Since 2013 the project Visionary Archive has been linking up film research in Berlin, Bissau, Johannesburg, Cairo, and Khartoum. This research uses a wide variety of strategies to ask similar questions: What can a local archive of films contribute to practices of memory and emancipation in the face of social upheavals and processes of oppression? What kinds of (hi)stories are stored in these archives and their films? What processes of revision do we run into when watching this disparate, idiosyncratic, and fragmentary material?

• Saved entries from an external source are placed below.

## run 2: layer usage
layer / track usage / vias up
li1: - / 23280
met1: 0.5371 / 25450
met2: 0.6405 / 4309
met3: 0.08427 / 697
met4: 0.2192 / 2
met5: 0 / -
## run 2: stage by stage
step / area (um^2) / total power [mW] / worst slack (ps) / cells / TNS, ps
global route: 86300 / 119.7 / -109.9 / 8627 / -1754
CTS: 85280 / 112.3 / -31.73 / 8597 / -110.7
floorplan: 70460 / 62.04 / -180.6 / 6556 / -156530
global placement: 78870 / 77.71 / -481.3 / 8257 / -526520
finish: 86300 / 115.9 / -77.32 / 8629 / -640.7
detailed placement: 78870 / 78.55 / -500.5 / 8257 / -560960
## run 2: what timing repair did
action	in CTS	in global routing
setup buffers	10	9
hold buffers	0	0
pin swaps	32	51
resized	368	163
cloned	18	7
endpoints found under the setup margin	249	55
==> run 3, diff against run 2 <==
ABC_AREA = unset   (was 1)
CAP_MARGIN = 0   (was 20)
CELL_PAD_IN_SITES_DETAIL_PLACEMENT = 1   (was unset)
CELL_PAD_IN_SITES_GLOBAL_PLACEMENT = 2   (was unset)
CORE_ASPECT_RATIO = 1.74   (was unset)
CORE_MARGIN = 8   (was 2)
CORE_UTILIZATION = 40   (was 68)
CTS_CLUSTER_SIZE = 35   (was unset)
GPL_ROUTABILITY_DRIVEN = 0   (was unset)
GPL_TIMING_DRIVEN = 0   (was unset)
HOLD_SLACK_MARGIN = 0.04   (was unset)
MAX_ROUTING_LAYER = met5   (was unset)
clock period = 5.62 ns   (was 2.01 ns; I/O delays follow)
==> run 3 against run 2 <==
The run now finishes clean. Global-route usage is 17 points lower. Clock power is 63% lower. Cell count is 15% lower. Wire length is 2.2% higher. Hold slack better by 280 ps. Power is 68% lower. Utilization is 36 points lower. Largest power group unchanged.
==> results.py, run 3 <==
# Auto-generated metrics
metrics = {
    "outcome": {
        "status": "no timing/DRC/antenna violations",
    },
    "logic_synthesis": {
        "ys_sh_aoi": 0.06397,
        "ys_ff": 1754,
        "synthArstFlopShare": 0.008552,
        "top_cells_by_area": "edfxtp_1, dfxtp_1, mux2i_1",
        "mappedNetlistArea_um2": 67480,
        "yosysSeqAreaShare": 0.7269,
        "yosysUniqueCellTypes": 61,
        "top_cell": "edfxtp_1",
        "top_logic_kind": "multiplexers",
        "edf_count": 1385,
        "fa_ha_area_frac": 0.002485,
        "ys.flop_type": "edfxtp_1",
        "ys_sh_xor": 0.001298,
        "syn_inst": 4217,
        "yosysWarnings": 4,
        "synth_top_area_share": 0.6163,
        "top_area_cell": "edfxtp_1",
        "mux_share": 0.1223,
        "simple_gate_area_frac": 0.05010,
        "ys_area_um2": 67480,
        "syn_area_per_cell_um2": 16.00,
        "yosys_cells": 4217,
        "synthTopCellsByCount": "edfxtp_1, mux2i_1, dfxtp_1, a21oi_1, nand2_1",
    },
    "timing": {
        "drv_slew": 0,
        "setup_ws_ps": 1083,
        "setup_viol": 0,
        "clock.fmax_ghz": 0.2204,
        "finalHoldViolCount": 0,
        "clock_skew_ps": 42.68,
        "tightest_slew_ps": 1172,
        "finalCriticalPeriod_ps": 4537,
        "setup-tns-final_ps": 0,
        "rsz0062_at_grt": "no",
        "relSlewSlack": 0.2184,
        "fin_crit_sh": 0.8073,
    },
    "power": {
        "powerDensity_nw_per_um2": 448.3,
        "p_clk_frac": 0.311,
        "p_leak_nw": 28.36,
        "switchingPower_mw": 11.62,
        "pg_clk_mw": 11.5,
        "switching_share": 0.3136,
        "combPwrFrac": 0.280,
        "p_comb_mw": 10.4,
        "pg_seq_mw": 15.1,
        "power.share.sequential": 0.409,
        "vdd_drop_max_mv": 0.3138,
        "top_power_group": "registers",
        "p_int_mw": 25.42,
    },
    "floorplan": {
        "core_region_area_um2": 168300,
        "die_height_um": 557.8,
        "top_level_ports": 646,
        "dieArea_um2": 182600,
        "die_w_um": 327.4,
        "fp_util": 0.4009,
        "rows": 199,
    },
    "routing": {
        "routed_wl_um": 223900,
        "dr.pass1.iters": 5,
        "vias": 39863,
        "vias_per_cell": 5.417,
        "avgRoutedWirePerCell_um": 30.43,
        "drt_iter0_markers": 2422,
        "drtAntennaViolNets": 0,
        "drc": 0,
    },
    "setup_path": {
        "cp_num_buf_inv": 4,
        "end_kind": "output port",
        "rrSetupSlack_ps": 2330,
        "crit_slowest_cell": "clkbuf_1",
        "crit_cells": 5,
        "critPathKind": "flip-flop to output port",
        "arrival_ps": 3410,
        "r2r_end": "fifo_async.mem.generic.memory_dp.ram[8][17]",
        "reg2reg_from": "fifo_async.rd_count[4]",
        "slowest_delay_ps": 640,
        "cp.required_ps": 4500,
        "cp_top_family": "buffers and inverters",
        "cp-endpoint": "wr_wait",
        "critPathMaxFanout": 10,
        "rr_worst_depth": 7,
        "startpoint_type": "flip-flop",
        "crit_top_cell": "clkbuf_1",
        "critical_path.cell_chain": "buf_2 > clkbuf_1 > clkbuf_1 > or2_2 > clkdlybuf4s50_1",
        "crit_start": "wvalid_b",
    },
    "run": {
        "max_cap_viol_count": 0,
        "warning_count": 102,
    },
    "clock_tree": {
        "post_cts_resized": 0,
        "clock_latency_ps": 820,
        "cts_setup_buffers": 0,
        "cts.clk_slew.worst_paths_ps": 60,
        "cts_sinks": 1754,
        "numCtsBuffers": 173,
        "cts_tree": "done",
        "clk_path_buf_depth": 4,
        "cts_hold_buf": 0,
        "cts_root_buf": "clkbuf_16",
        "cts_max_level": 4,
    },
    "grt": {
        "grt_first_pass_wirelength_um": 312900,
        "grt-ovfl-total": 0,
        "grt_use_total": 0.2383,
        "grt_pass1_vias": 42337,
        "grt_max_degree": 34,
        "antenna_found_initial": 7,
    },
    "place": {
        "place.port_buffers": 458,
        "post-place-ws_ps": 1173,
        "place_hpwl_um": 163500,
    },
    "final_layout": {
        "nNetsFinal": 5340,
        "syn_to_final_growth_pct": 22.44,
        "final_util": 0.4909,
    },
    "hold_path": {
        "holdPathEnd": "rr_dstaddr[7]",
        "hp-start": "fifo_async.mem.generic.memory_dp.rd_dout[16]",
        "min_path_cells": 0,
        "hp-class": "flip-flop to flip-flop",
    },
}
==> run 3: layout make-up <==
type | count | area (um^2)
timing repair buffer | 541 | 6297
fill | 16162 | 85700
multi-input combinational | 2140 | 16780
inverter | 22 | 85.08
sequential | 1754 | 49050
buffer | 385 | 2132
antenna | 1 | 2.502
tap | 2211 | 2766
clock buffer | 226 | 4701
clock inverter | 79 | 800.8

As part of Forum Expanded, there will be a joint presentation of the project on February 11, using sounds and images to performatively repose these questions, all the while providing insight into the practices and methods of the ongoing subprojects: the South African B-Scheme films, made for a black audience from the 1970s to the late ’80s; the lifework of Sudanese filmmaker Gadalla Gubara, which bridges both genres and eras; Revisiting Memory, an archival research project related to periods of transition at the Cimatheque – Alternative Film Centre in Cairo; the collection of documentary films from the 1970s that are partly held in Guinea-Bissau; and the collection of films by African filmmakers at the archive of the Arsenal, which is closely linked to the history of the Berlinale’s Forum.
The Forum is showing two of the so-called B-Schemes films: the 1973 gangster film JOE BULLET as well as UMBANGO (THE FEUD), a Western of 1986. Director and producer Tonie van der Merwe will be our guest in Berlin for the screening of his films on February 6. Both films can be seen again on February 14 and 15, presented by the initiator of the B-Schemes project, Darryl Els.